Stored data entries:
┌──
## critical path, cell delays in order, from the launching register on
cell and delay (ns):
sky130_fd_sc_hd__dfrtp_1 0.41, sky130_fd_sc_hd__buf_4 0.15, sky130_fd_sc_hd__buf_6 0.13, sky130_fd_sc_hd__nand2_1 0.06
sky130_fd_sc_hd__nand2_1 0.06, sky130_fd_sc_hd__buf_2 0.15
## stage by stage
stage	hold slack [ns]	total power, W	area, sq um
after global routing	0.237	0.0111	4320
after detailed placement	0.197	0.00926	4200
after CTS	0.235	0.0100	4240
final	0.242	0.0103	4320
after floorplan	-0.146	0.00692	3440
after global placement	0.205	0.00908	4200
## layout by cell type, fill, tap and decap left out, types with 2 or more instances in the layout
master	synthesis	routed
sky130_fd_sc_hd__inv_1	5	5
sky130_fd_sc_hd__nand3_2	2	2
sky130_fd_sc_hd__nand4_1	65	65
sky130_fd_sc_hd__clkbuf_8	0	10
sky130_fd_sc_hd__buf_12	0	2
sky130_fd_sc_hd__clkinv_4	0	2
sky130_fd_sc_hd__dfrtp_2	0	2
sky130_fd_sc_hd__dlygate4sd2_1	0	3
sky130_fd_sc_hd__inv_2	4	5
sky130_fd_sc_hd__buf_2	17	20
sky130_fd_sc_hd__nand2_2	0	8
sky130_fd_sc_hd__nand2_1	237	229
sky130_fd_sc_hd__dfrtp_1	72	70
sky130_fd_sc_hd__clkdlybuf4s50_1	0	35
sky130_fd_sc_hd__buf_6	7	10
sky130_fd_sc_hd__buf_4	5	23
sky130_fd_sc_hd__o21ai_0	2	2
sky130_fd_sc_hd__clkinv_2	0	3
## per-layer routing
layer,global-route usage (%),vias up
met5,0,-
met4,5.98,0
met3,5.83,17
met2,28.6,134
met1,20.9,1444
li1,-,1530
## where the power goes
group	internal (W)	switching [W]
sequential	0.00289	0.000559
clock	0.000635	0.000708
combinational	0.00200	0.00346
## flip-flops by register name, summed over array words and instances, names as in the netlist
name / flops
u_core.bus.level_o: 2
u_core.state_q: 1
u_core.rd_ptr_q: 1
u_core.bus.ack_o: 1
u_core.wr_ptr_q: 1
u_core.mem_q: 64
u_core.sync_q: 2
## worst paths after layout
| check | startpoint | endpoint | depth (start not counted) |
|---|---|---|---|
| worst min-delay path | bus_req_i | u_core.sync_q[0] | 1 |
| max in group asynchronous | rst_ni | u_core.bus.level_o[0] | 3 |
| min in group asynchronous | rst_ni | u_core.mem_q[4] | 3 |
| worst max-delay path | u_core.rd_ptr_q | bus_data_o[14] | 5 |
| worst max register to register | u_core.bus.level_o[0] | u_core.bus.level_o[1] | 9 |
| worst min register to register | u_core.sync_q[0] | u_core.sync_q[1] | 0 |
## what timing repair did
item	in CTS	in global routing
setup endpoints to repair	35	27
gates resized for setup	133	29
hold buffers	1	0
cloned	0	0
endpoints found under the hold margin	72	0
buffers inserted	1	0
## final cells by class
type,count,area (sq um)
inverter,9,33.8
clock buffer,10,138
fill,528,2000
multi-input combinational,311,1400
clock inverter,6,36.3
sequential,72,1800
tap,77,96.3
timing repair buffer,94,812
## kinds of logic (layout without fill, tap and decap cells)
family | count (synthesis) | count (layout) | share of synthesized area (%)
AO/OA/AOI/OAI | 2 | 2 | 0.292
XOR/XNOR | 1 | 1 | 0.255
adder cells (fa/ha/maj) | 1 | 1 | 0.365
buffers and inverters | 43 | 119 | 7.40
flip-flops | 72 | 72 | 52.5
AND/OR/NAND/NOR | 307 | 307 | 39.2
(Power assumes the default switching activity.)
[src/rtl/execute_stage.sv]
// EX pipeline stage: registered ADD/SUB/MOVE ALU with a two-beat SWAP,
// stall hold, flush and a valid/ready handshake toward ID/EX.
module execute_stage #(
    parameter int WIDTH = 16
) (
    input  logic             clk,
    input  logic             rst_n,
    input  logic             in_valid,
    output logic             in_ready,
    input  logic [2:0]       alu_ctrl,
    input  logic [WIDTH-1:0] op_a,
    input  logic [WIDTH-1:0] op_b,
    input  logic [3:0]       dest_a,
    input  logic [3:0]       dest_b,
    input  logic             reg_write,
    input  logic             stall,
    input  logic             flush,
    output logic             out_valid,
    output logic [WIDTH-1:0] out_result,
    output logic [3:0]       out_dest,
    output logic             out_reg_write,
    output logic             out_zero,
    output logic             out_carry,
    output logic             out_ovf
);

    typedef enum logic {
        IDLE  = 1'b0,
        SWAP2 = 1'b1
    } state_e;

    state_e           state_q, state_d;
    logic             out_valid_q, out_valid_d;
    logic [WIDTH-1:0] out_result_q, out_result_d;
    logic [3:0]       out_dest_q, out_dest_d;
    logic             out_reg_write_q, out_reg_write_d;
    logic             out_zero_q, out_zero_d;
    logic             out_carry_q, out_carry_d;
    logic             out_ovf_q, out_ovf_d;
    logic [WIDTH-1:0] swap_a_q, swap_a_d;
    logic [3:0]       swap_dest_q, swap_dest_d;
    logic             swap_we_q, swap_we_d;

    logic [WIDTH:0]   sum;
    logic [WIDTH:0]   diff;

    assign in_ready = (state_q == IDLE) && !stall;

    // The extra top bit of diff is the unsigned borrow.
    assign sum  = {1'b0, op_a} + {1'b0, op_b};
    assign diff = {1'b0, op_a} - {1'b0, op_b};

    always_comb begin
        // NOTE: every _d defaults to its _q first so no path can infer a latch.
        state_d         = state_q;
        out_valid_d     = out_valid_q;
        out_result_d    = out_result_q;
        out_dest_d      = out_dest_q;
        out_reg_write_d = out_reg_write_q;
        out_zero_d      = out_zero_q;
        out_carry_d     = out_carry_q;
        out_ovf_d       = out_ovf_q;
        swap_a_d        = swap_a_q;
        swap_dest_d     = swap_dest_q;
        swap_we_d       = swap_we_q;

        if (flush) begin
            state_d         = IDLE;
            out_valid_d     = 1'b0;
            out_reg_write_d = 1'b0;
        end else if (stall) begin
            // Hold everything, including a pending SWAP beat 2.
        end else if (state_q == SWAP2) begin
            state_d         = IDLE;
            out_valid_d     = 1'b1;
            out_result_d    = swap_a_q;
            out_dest_d      = swap_dest_q;
            out_reg_write_d = swap_we_q;
            out_carry_d     = 1'b0;
            out_ovf_d       = 1'b0;
            out_zero_d      = (swap_a_q == '0);
        end else if (in_valid) begin
            out_valid_d     = 1'b1;
            out_dest_d      = dest_a;
            out_reg_write_d = reg_write;
            out_carry_d     = 1'b0;
            out_ovf_d       = 1'b0;
            unique case (alu_ctrl)
                3'b001: begin
                    out_result_d = diff[WIDTH-1:0];
                    out_carry_d  = diff[WIDTH];
                    out_ovf_d    = (op_a[WIDTH-1] != op_b[WIDTH-1]) &&
                                   (diff[WIDTH-1] != op_a[WIDTH-1]);
                end
                3'b010: out_result_d = op_b;
                3'b011: begin
                    out_result_d = op_b;
                    state_d      = SWAP2;
                    swap_a_d     = op_a;
                    swap_dest_d  = dest_b;
                    swap_we_d    = reg_write;
                end
                default: begin
                    out_result_d = sum[WIDTH-1:0];
                    out_carry_d  = sum[WIDTH];
                    out_ovf_d    = (op_a[WIDTH-1] == op_b[WIDTH-1]) &&
                                   (sum[WIDTH-1] != op_a[WIDTH-1]);
                end
            endcase
            out_zero_d = (out_result_d == '0);
        end else begin
            out_valid_d     = 1'b0;
            out_reg_write_d = 1'b0;
        end
    end

    // NOTE: state registers use non-blocking assignments so all flops update together.
    always_ff @(posedge clk or negedge rst_n) begin
        if (!rst_n) begin
            state_q         <= IDLE;
            out_valid_q     <= 1'b0;
            out_result_q    <= '0;
            out_dest_q      <= '0;
            out_reg_write_q <= 1'b0;
            out_zero_q      <= 1'b0;
            out_carry_q     <= 1'b0;
            out_ovf_q       <= 1'b0;
            swap_a_q        <= '0;
            swap_dest_q     <= '0;
            swap_we_q       <= 1'b0;
        end else begin
            state_q         <= state_d;
            out_valid_q     <= out_valid_d;
            out_result_q    <= out_result_d;
            out_dest_q      <= out_dest_d;
            out_reg_write_q <= out_reg_write_d;
            out_zero_q      <= out_zero_d;
            out_carry_q     <= out_carry_d;
            out_ovf_q       <= out_ovf_d;
            swap_a_q        <= swap_a_d;
            swap_dest_q     <= swap_dest_d;
            swap_we_q       <= swap_we_d;
        end
    end

    assign out_valid     = out_valid_q;
    assign out_result    = out_result_q;
    assign out_dest      = out_dest_q;
    assign out_reg_write = out_reg_write_q;
    assign out_zero      = out_zero_q;
    assign out_carry     = out_carry_q;
    assign out_ovf       = out_ovf_q;

endmodule

[config.mk]
export PLATFORM = sky130hd
export DESIGN_NAME = execute_stage
export DESIGN_NICKNAME = d
export VERILOG_FILES = /design/src/rtl/execute_stage.sv
export SDC_FILE = /design/constraint.sdc
export NUM_CORES = 1
export LEC_CHECK = 0
export ABC_AREA = 1
export CORE_MARGIN = 10
export CORE_UTILIZATION = 55
export CTS_CLUSTER_DIAMETER = 100
export DETAILED_ROUTE_END_ITERATION = 10
export PLACE_DENSITY = 0.86
export SLEW_MARGIN = 20
export SYNTH_ARGS = -nofsm -noshare
export SYNTH_HDL_FRONTEND = slang
export SYNTH_SLANG_ARGS = --single-unit
[constraint.sdc]
create_clock -name clk -period 2 [get_ports clk]
set_input_delay 0.5 -clock clk [delete_from_list [all_inputs] [get_ports clk]]
set_output_delay 0.5 -clock clk [all_outputs]
set_load 0.01 [all_outputs]
`src/rtl/data_mem_pkg.sv`:
```
// Shared definitions for the data-memory arbiter: FSM encoding and default bus widths.
package data_mem_pkg;

  localparam int ADDR_W_DEF = 13;
  localparam int DATA_W_DEF = 32;

  localparam logic [1:0] ST_IDLE  = 2'd0;
  localparam logic [1:0] ST_ISSUE = 2'd1;
  localparam logic [1:0] ST_RESP  = 2'd2;

endpackage

```
`src/rtl/data_mem_arbiter_if.sv`:
```
// Two-requester data-memory bus: requester handshakes plus the shared memory command port.
interface data_mem_arbiter_if
  import data_mem_pkg::*;
#(
  parameter int ADDR_W = ADDR_W_DEF,
  parameter int DATA_W = DATA_W_DEF
);

  logic              m0_req,    m1_req;
  logic              m0_we,     m1_we;
  logic [ADDR_W-1:0] m0_addr,   m1_addr;
  logic [DATA_W-1:0] m0_wdata,  m1_wdata;
  logic              m0_gnt,    m1_gnt;
  logic              m0_rvalid, m1_rvalid;
  logic [DATA_W-1:0] m0_rdata,  m1_rdata;

  logic              mem_read;
  logic              mem_write;
  logic [ADDR_W-1:0] mem_addr;
  logic [DATA_W-1:0] mem_wdata;
  logic [DATA_W-1:0] mem_rdata;
  logic              busy;

  // Arbiter side.
  modport slave (
    input  m0_req, m1_req, m0_we, m1_we, m0_addr, m1_addr, m0_wdata, m1_wdata, mem_rdata,
    output m0_gnt, m1_gnt, m0_rvalid, m1_rvalid, m0_rdata, m1_rdata,
           mem_read, mem_write, mem_addr, mem_wdata, busy
  );

  // Requester / memory side.
  modport master (
    output m0_req, m1_req, m0_we, m1_we, m0_addr, m1_addr, m0_wdata, m1_wdata, mem_rdata,
    input  m0_gnt, m1_gnt, m0_rvalid, m1_rvalid, m0_rdata, m1_rdata,
           mem_read, mem_write, mem_addr, mem_wdata, busy
  );

endinterface

```
`src/rtl/rr_arb2.sv`:
```
// Two-way round-robin selector: a lone requester always wins, ptr breaks ties.
module rr_arb2 (
  input  logic [1:0] req,
  input  logic       ptr,
  output logic [1:0] gnt
);

  always_comb begin
    // NOTE: default assignment first so every path drives gnt and no latch is inferred.
    gnt = 2'b00;
    case (req)
      2'b01:   gnt = 2'b01;
      2'b10:   gnt = 2'b10;
      2'b11:   gnt = ptr ? 2'b10 : 2'b01;
      default: gnt = 2'b00;
    endcase
  end

endmodule

```
`src/rtl/data_mem_arbiter.sv`:
```
// Shares one single-port data memory between two requesters with round-robin arbitration.
// One command at a time: IDLE (grant) -> ISSUE (strobe) -> RESP (reads only) -> IDLE.
module data_mem_arbiter
  import data_mem_pkg::*;
#(
  parameter int ADDR_W = ADDR_W_DEF,
  parameter int DATA_W = DATA_W_DEF
) (
  input logic               clock,
  input logic               reset_n,
  data_mem_arbiter_if.slave bus
);

  logic [1:0]        state;
  logic              ptr;
  logic              owner;
  logic [1:0]        arb_gnt;
  logic [1:0]        gnt;
  logic              accept;
  logic              win;
  logic              sel_we;
  logic [ADDR_W-1:0] sel_addr;
  logic [DATA_W-1:0] sel_wdata;

  rr_arb2 u_rr_arb2 (
    .req ({bus.m1_req, bus.m0_req}),
    .ptr (ptr),
    .gnt (arb_gnt)
  );

  // Grants exist only in IDLE and never while reset is held.
  assign gnt        = (reset_n && state == ST_IDLE) ? arb_gnt : 2'b00;
  assign bus.m0_gnt = gnt[0];
  assign bus.m1_gnt = gnt[1];
  assign accept     = |gnt;
  assign win        = gnt[1];
  assign bus.busy   = (state != ST_IDLE);

  assign sel_we    = win ? bus.m1_we    : bus.m0_we;
  assign sel_addr  = win ? bus.m1_addr  : bus.m0_addr;
  assign sel_wdata = win ? bus.m1_wdata : bus.m0_wdata;

  // NOTE: state is updated with non-blocking assignments so every register sees pre-edge values.
  always_ff @(posedge clock) begin
    if (!reset_n) begin
      state         <= ST_IDLE;
      ptr           <= 1'b0;
      owner         <= 1'b0;
      bus.mem_read  <= 1'b0;
      bus.mem_write <= 1'b0;
      bus.mem_addr  <= '0;
      bus.mem_wdata <= '0;
      bus.m0_rvalid <= 1'b0;
      bus.m1_rvalid <= 1'b0;
      bus.m0_rdata  <= '0;
      bus.m1_rdata  <= '0;
    end else begin
      bus.mem_read  <= 1'b0;
      bus.mem_write <= 1'b0;
      bus.m0_rvalid <= 1'b0;
      bus.m1_rvalid <= 1'b0;
      case (state)
        ST_IDLE: begin
          if (accept) begin
            state         <= ST_ISSUE;
            ptr           <= ~win;
            owner         <= win;
            bus.mem_read  <= ~sel_we;
            bus.mem_write <= sel_we;
            bus.mem_addr  <= sel_addr;
            bus.mem_wdata <= sel_we ? sel_wdata : '0;
          end
        end
        // The strobe that is high right now tells us whether a response phase follows.
        ST_ISSUE: state <= bus.mem_write ? ST_IDLE : ST_RESP;
        ST_RESP: begin
          state <= ST_IDLE;
          if (owner) begin
            bus.m1_rvalid <= 1'b1;
            bus.m1_rdata  <= bus.mem_rdata;
          end else begin
            bus.m0_rvalid <= 1'b1;
            bus.m0_rdata  <= bus.mem_rdata;
          end
        end
        default: state <= ST_IDLE;
      endcase
    end
  end

endmodule

```
`src/flat_wrapper.sv`:
```
// flat-port wrapper written by rule: the top's interface ports become plain ports
module data_mem_arbiter_flat import data_mem_pkg::*;
#(
  parameter int ADDR_W = ADDR_W_DEF,
  parameter int DATA_W = DATA_W_DEF
)
  (clock, reset_n, bus_m0_req, bus_m1_req, bus_m0_we, bus_m1_we, bus_m0_addr, bus_m1_addr, bus_m0_wdata, bus_m1_wdata, bus_mem_rdata, bus_m0_gnt, bus_m1_gnt, bus_m0_rvalid, bus_m1_rvalid, bus_m0_rdata, bus_m1_rdata, bus_mem_read, bus_mem_write, bus_mem_addr, bus_mem_wdata, bus_busy);
  data_mem_arbiter_if #(.ADDR_W(ADDR_W), .DATA_W(DATA_W)) bus_i ();
  input logic clock;
  input logic reset_n;
  input wire logic [$bits(bus_i.m0_req)-1:0] bus_m0_req;
  input wire logic [$bits(bus_i.m1_req)-1:0] bus_m1_req;
  input wire logic [$bits(bus_i.m0_we)-1:0] bus_m0_we;
  input wire logic [$bits(bus_i.m1_we)-1:0] bus_m1_we;
  input wire logic [$bits(bus_i.m0_addr)-1:0] bus_m0_addr;
  input wire logic [$bits(bus_i.m1_addr)-1:0] bus_m1_addr;
  input wire logic [$bits(bus_i.m0_wdata)-1:0] bus_m0_wdata;
  input wire logic [$bits(bus_i.m1_wdata)-1:0] bus_m1_wdata;
  input wire logic [$bits(bus_i.mem_rdata)-1:0] bus_mem_rdata;
  output wire logic [$bits(bus_i.m0_gnt)-1:0] bus_m0_gnt;
  output wire logic [$bits(bus_i.m1_gnt)-1:0] bus_m1_gnt;
  output wire logic [$bits(bus_i.m0_rvalid)-1:0] bus_m0_rvalid;
  output wire logic [$bits(bus_i.m1_rvalid)-1:0] bus_m1_rvalid;
  output wire logic [$bits(bus_i.m0_rdata)-1:0] bus_m0_rdata;
  output wire logic [$bits(bus_i.m1_rdata)-1:0] bus_m1_rdata;
  output wire logic [$bits(bus_i.mem_read)-1:0] bus_mem_read;
  output wire logic [$bits(bus_i.mem_write)-1:0] bus_mem_write;
  output wire logic [$bits(bus_i.mem_addr)-1:0] bus_mem_addr;
  output wire logic [$bits(bus_i.mem_wdata)-1:0] bus_mem_wdata;
  output wire logic [$bits(bus_i.busy)-1:0] bus_busy;
  assign bus_i.m0_req = bus_m0_req;
  assign bus_i.m1_req = bus_m1_req;
  assign bus_i.m0_we = bus_m0_we;
  assign bus_i.m1_we = bus_m1_we;
  assign bus_i.m0_addr = bus_m0_addr;
  assign bus_i.m1_addr = bus_m1_addr;
  assign bus_i.m0_wdata = bus_m0_wdata;
  assign bus_i.m1_wdata = bus_m1_wdata;
  assign bus_i.mem_rdata = bus_mem_rdata;
  assign bus_m0_gnt = bus_i.m0_gnt;
  assign bus_m1_gnt = bus_i.m1_gnt;
  assign bus_m0_rvalid = bus_i.m0_rvalid;
  assign bus_m1_rvalid = bus_i.m1_rvalid;
  assign bus_m0_rdata = bus_i.m0_rdata;
  assign bus_m1_rdata = bus_i.m1_rdata;
  assign bus_mem_read = bus_i.mem_read;
  assign bus_mem_write = bus_i.mem_write;
  assign bus_mem_addr = bus_i.mem_addr;
  assign bus_mem_wdata = bus_i.mem_wdata;
  assign bus_busy = bus_i.busy;
  data_mem_arbiter #(.ADDR_W(ADDR_W), .DATA_W(DATA_W)) u_core (.clock(clock), .reset_n(reset_n), .bus(bus_i));
endmodule
```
└──
Would you output, from the records above, exactly the run of lines that starts at the line containing "clock inverter,6,36.3" and ends at the line containing "AND/OR/NAND/NOR | 307 | 307 | 39.2", and only that run?

* _RESPONSE_:
clock inverter,6,36.3
sequential,72,1800
tap,77,96.3
timing repair buffer,94,812
## kinds of logic (layout without fill, tap and decap cells)
family | count (synthesis) | count (layout) | share of synthesized area (%)
AO/OA/AOI/OAI | 2 | 2 | 0.292
XOR/XNOR | 1 | 1 | 0.255
adder cells (fa/ha/maj) | 1 | 1 | 0.365
buffers and inverters | 43 | 119 | 7.40
flip-flops | 72 | 72 | 52.5
AND/OR/NAND/NOR | 307 | 307 | 39.2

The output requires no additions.